Free fall

Philip's car has fallen off the cliff. Now gravity takes over. It pulls the car downwards. If we ignore air resistance, the only force acting on the car is gravity. We say that the car is in free fall.

Watch how the car falls. This is the car's position recorded every second. See how the spacing of the points increases? The car is falling with an increasing velocity. It's accelerating, downwards.

Let's rewind a bit, and pause. The car is about to fall over the edge. Next to the car we'll drop a bowling ball at the same height. The car weighs two thousand kilos, and the bowling ball two kilos. The car weighs a thousand times more than the ball.

Which object will hit the ground first? Think about that for a few seconds. Pause the film if you want to discuss it with a classmate. Aha. They hit the ground at the same time.

The smaller and lighter ball falls with the same velocity as the car? So the acceleration is equal for the two objects, even though they have different masses. From Newton's Second Law we know that the force acting on an object equals the object's mass times the acceleration. The car's mass is larger than the ball's. A thousand times larger.

We see that the force of gravity - that's the same as the weight of an object - is larger for the car than for the ball. A thousand times larger. The force of gravity acting on an object depends on the mass of the object. The larger the mass, the larger the force of gravity. The acceleration due to gravity is called the gravitational acceleration.

We write it with a lower case g. The gravitational acceleration, g, on the Earth is about nine point eight meters per second squared. This means that all objects in free fall accelerate - increase their velocity - approximately nine-point-eight meters per second, every second. The first second, the object increases its velocity by nine-point-eight meters per second. After two seconds, the object has increased velocity by nine-point-eight times two meters per second.

After three seconds, nine-point-eight times three meters per second. From this, we can create a formula. Because the velocity, v, is apparently equal to the gravitational acceleration, g, times the time, t. V equals g times t. This formula applies for all objects in free fall. -- How fast was the car falling as it hit the ground?

We can use the formula to calculate that. It took six seconds for the car to reach the ground. So the time t is six. Then we multiply the time with the gravitational acceleration, g, nine-point-eight meters per second squared. So the car's velocity when it hits the ground is 58.8 meters per second, directed downwards. -- If the car initially is moving horizontally, what happens then?

Like this car driving at high speed over the cliff's edge... The moment the car shoots off the cliff, gravity pulls it down. The car keeps moving horizontally at the same velocity it had when it left the cliff's edge. The horizontal movement with constant speed and the vertical movement that accelerates cause the car to move in an arc. The car will hit the ground at the same time as if it had fallen from rest.

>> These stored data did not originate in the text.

Source: an optimization exercise on an open RTL-to-GDS flow (aim: small area). Production flows keep margins and buffers that such runs may drop.
In this exercise RTL edits were held to simulation tests only and were not proved equivalent to the original.
Power is estimated from default activity; no workload was simulated.

==> flow/design.v <==
module minicomp_core (
    input  wire       clk,
    input  wire       rst,           
    output wire [7:0] mem_addr,
    input  wire [7:0] mem_rdata,
    output wire       mem_we,
    output wire [7:0] mem_wdata,
    output wire [7:0] io_port,       
    output wire       io_rd,         
    input  wire [7:0] io_rdata,
    input  wire       io_present,    
    output wire       io_wr,         
    output wire [7:0] io_wdata
);
    reg [7:0] x0, x1, x2, x3;        
    reg [7:0] pc, ioa, t;            
    reg [7:0] ir;                    
    reg [3:0] fl;                    
    reg [4:0] cnt;                   
    reg       clr;                   
    reg       k;                     
    wire [2:0] ph  = cnt[2:0];
    wire [1:0] stp = cnt[4:3];
    wire ph0 = (ph == 3'd0);
    wire ph7 = (ph == 3'd7);
    wire sF  = (stp == 2'd0);
    wire s1  = (stp == 2'd1);
    wire s2  = (stp == 2'd2);
    wire s3  = (stp == 2'd3);
    wire [1:0] ra = ir[3:2];
    wire [1:0] rb = ir[1:0];
    wire alu  = ir[7];
    wire [2:0] op = ir[6:4];
    wire c_ld   = !alu && op == 3'd0;
    wire c_st   = !alu && op == 3'd1;
    wire c_dat  = !alu && op == 3'd2;
    wire c_jmpr = !alu && op == 3'd3;
    wire c_jmp  = !alu && op == 3'd4;
    wire c_jxx  = !alu && op == 3'd5;
    wire c_clf  = !alu && op == 3'd6;
    wire c_io   = !alu && op == 3'd7;
    wire c_ind  = c_io && ra == 2'd0;
    wire c_ina  = c_io && ra == 2'd1;
    wire c_outd = c_io && ra == 2'd2;
    wire c_outa = c_io && ra == 2'd3;
    wire taken  = (fl & ir[3:0]) != 4'd0;
    wire swap = (c_ld && (s1 || s2)) || (c_st && (s2 || s3));
    wire sel_a = swap || (alu && s1);
    wire [1:0] rs = sel_a ? ra : rb;
    reg xs;
    always @(*) begin
        case (rs)
            2'd0: xs = x0[0];
            2'd1: xs = x1[0];
            2'd2: xs = x2[0];
            default: xs = x3[0];
        endcase
    end
    wire a  = t[0];
    wire b  = xs;
    wire d  = a ^ b;
    wire f3 = fl[3];
    reg  c, cy;
    always @(*) begin
        c  = 1'b0;
        cy = 1'b0;
        case (op)
            3'd0: begin c = d ^ f3; cy = d ? f3 : a; end
            3'd1: begin c = f3; cy = a; end
            3'd2: begin c = ph7 ? f3 : t[1]; cy = ph7 ? t[1] : f3; end
            3'd3: c = ~a;
            3'd4: c = a & b;
            3'd5: c = a | b;
            3'd6: c = d;
            default: c = 1'b0;
        endcase
    end
    wire gt_n = d ? a : fl[2];
    wire eq_n = ~d & fl[1];
    wire z_n  = ~c & fl[0];
    wire alu_wr = s2 && alu && op != 3'd7;
    wire t_wb   = s3 && (c_ld || c_dat || c_ind);
    wire ina_wr = s1 && c_ina;
    wire xwe    = swap || alu_wr || t_wb || ina_wr;
    wire wbit   = clr ? 1'b0 :
                  swap ? pc[0] :
                  ina_wr ? ioa[0] :
                  alu_wr ? c : t[0];
    wire we0 = clr || (xwe && rs == 2'd0);
    wire we1 = clr || (xwe && rs == 2'd1);
    wire we2 = clr || (xwe && rs == 2'd2);
    wire we3 = clr || (xwe && rs == 2'd3);
    wire cin  = ph0 | k;
    wire inc  = sF || (s2 && (c_dat || c_jmp || c_jxx));
    wire pc_x = swap || (s1 && c_jmpr);
    wire pc_t = s3 && (c_jmp || (c_jxx && taken));
    wire pc_in = clr ? 1'b0 :
                 pc_x ? xs :
                 pc_t ? t[0] :
                 inc ? (pc[0] ^ cin) : pc[0];
    wire io_in = clr ? 1'b0 : (s1 && c_outa) ? xs : ioa[0];
    wire t_ser = s1 && (c_st || c_outd || c_ind || alu);
    wire t_ldm = s2 && ph0 && (c_ld || c_dat || c_jmp || c_jxx);
    wire t_ldi = s2 && ph0 && c_ind && io_present;
    assign mem_addr  = pc;
    assign mem_wdata = t;
    assign io_wdata  = t;
    assign io_port   = ioa;
    assign mem_we    = s3 && ph0 && c_st && !clr;
    assign io_rd     = s2 && ph0 && c_ind;
    assign io_wr     = s2 && ph0 && c_outd;
    always @(posedge clk) begin
        x0 <= {we0 ? wbit : x0[0], x0[7:1]};
        x1 <= {we1 ? wbit : x1[0], x1[7:1]};
        x2 <= {we2 ? wbit : x2[0], x2[7:1]};
        x3 <= {we3 ? wbit : x3[0], x3[7:1]};
        pc  <= {pc_in, pc[7:1]};
        ioa <= {io_in, ioa[7:1]};
        k   <= pc[0] & cin;
        if (t_ldm)
            t <= {mem_rdata[0], mem_rdata[7:1]};
        else if (t_ldi)
            t <= {io_rdata[0], io_rdata[7:1]};
        else
            t <= {t_ser ? xs : t[0], t[7:1]};
        if (sF && ph0)
            ir <= mem_rdata;
        if (clr || (s1 && c_clf))
            fl <= 4'd0;
        else if (s1 && alu)
            fl[2:0] <= {2'b01, op != 3'd7};
        else if (s2 && alu)
            fl <= {cy, gt_n, eq_n, z_n};
        if (rst) begin
            cnt <= 5'b11000;
            clr <= 1'b1;
        end else begin
            cnt <= cnt + 5'd1;
            if (ph7) clr <= 1'b0;
        end
    end
endmodule
clock: 8.0 ns
lec_check: 0
abc_area: 1
cap_margin: 20
core_margin: 2
core_utilization: 40
place_density: 0.6
slew_margin: 20
standard.sh (not shown) runs the stock make flow with config.mk's settings and CLKGATE_MAP_FILE= SYNTH_SCRIPT=/design/flow/synth_recipe.tcl, a recipe that flattens the netlist after the stock synthesis.
==> flow/flow/run.sh <==
#!/bin/bash
# Own layout flow: the standard flow (standard.sh), with
#  1. the standard synthesis, unchanged, followed by an area-oriented re-mapping of
#     the combinational logic only (flow/resyn.ys; flip-flops untouched);
#  2. port buffers of the smallest buffer cell;
#  3. clock tree synthesis with small clock buffers and no dummy loads.
# Each tool's full output goes to its own log in this folder; ORFS steps also keep
# their logs under orfs/logs/.
set -euo pipefail
W=$(pwd)
R=$W/orfs/results/${FLOW_PLATFORM}/minicomp_core/base
LIB=$FLOW_HOME/platforms/${FLOW_PLATFORM}/lib/sky130_fd_sc_hd__tt_025C_1v80.lib
YOSYS=$FLOW_HOME/../tools/install/yosys/bin/yosys
[[ -x $YOSYS ]] || YOSYS=yosys
export BUFFER_PORTS_ARGS="-buffer_cell sky130_fd_sc_hd__buf_1"
export CTS_ARGS="-sink_clustering_enable -repair_clock_nets -dont_use_dummy_load -buf_list sky130_fd_sc_hd__clkbuf_8 -root_buf sky130_fd_sc_hd__clkbuf_8 -sink_clustering_size 40 -sink_clustering_max_diameter 100"

bash standard.sh synth > synth.log 2>&1
cp $R/1_2_yosys.v $W/std_1_2_yosys.v
sed -e "s#@LIB@#$LIB#g" -e "s#@IN@#$W/std_1_2_yosys.v#g" -e "s#@OUT@#$W/resyn_1_2_yosys.v#g" \
    -e "s#@TOP@#$FLOW_TOP#g" -e "s#@ABC@#$W/flow/resyn.abc#g" flow/resyn.ys > resyn_run.ys
$YOSYS -s resyn_run.ys > resyn.log 2>&1
cp $W/resyn_1_2_yosys.v $R/1_2_yosys.v
bash standard.sh do-1_synth > synth_odb.log 2>&1
bash standard.sh > standard.log 2>&1
==> flow/flow/resyn.abc <==
strash
&get -n
&deepsyn -T 20
&put
dch -f
map -a
mfs2
strash
dch -f
map -a
topo
==> flow/flow/resyn.ys <==
# Re-map the combinational logic of the standard synthesis netlist for area.
# The flip-flops are kept as they are (same instances, names and cell types):
# they are black boxes here, so abc only sees the logic between them.
read_liberty -ignore_miss_func @LIB@
read_verilog @IN@
hierarchy -top @TOP@
blackbox sky130_fd_sc_hd__*df*
flatten
opt_clean -purge
abc -liberty @LIB@ -dont_use *probe* -dont_use *lpflow* -dont_use *clkdly* -dont_use *dlygate* -dont_use *dlymetal* -script @ABC@
read_liberty -lib -ignore_redef @LIB@
splitnets
opt_clean -purge
hilomap -singleton -hicell sky130_fd_sc_hd__conb_1 HI -locell sky130_fd_sc_hd__conb_1 LO
insbuf -buf sky130_fd_sc_hd__buf_1 A X
check -assert
stat -liberty @LIB@
write_verilog -noattr -nohex -nodec @OUT@
Then changed:
--- a/flow/design.v
+++ b/flow/design.v
@@ -53,34 +53,32 @@
             2'd0: xs = x0[0];
             2'd1: xs = x1[0];
             2'd2: xs = x2[0];
             default: xs = x3[0];
         endcase
     end
-    wire a  = t[0];
-    wire b  = xs;
-    wire d  = a ^ b;
-    wire f3 = fl[3];
+    wire a = t[0];
+    wire b = xs;
     reg  c, cy;
     always @(*) begin
         c  = 1'b0;
         cy = 1'b0;
         case (op)
-            3'd0: begin c = d ^ f3; cy = d ? f3 : a; end
-            3'd1: begin c = f3; cy = a; end
-            3'd2: begin c = ph7 ? f3 : t[1]; cy = ph7 ? t[1] : f3; end
+            3'd0: begin c = a ^ b ^ fl[3]; cy = (a & b) | (a & fl[3]) | (b & fl[3]); end
+            3'd1: begin c = fl[3]; cy = a; end
+            3'd2: begin c = ph7 ? fl[3] : t[1]; cy = ph7 ? t[1] : fl[3]; end
             3'd3: c = ~a;
             3'd4: c = a & b;
             3'd5: c = a | b;
-            3'd6: c = d;
+            3'd6: c = a ^ b;
             default: c = 1'b0;
         endcase
     end
-    wire gt_n = d ? a : fl[2];
-    wire eq_n = ~d & fl[1];
-    wire z_n  = ~c & fl[0];
+    wire gt_n = (a & ~b) | (~(a ^ b) & ~ph0 & fl[2]);
+    wire eq_n = ~(a ^ b) & (ph0 | fl[1]);
+    wire z_n  = ~c & (ph0 | fl[0]) & (op != 3'd7);
     wire alu_wr = s2 && alu && op != 3'd7;
     wire t_wb   = s3 && (c_ld || c_dat || c_ind);
     wire ina_wr = s1 && c_ina;
     wire xwe    = swap || alu_wr || t_wb || ina_wr;
     wire wbit   = clr ? 1'b0 :
                   swap ? pc[0] :
@@ -124,14 +122,12 @@
         else
             t <= {t_ser ? xs : t[0], t[7:1]};
         if (sF && ph0)
             ir <= mem_rdata;
         if (clr || (s1 && c_clf))
             fl <= 4'd0;
-        else if (s1 && alu)
-            fl[2:0] <= {2'b01, op != 3'd7};
         else if (s2 && alu)
             fl <= {cy, gt_n, eq_n, z_n};
         if (rst) begin
             cnt <= 5'b11000;
             clr <= 1'b1;
         end else begin
What happened: Power went up by 1.1%; clock-buffer cell count is unchanged; cell area does not change; core utilization stays the same; wire length went up by 3.2%; non-clock buffer count went down by 1.

-- what the ideal ports hide --
No port has a modelled driver above. Below, the same layouts with a new extraction and two added sets of constraints. Step 1 sets driving cells, clkbuf_16 on the clock port and buf_2 on the other inputs (assumed; they add their load-dependent delay and slew). Step 2 moves the port delays by t, midway between the first and last clock arrival at a register: inputs arrive t later, outputs are due t later. That takes back most of the time a late clock gives input paths. Three values: ideal, step 1, step 2; two values: the first two.
run	t, ns	setup WS [ns]	hold WS [ns]	cell pins on the clock port's net
the first run	0.362	3.908 / 3.908 / 3.908	0.310 / 0.310 / 0.310	1
the second run	0.352	4.095 / 4.095 / 4.095	0.311 / 0.311 / 0.311	1
After both steps every run listed still meets setup and hold.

The gravitational acceleration makes sure of that, and this is always the same. Of course, it won't land in the same spot. Whenever something is blasted or thrown through the air, we describe the movement as projectile motion. In the case of Philip's car there is air resistance, which resists the car's downward movement. So it's not actually in free fall, meaning that it accelerates slightly slower than nine-point-eight meters per second squared.

But... it falls... And the car... explodes. But don't worry, Philip.

It's a cartoon. It's hard to explain... Anyway, everything is back to normal in the next film.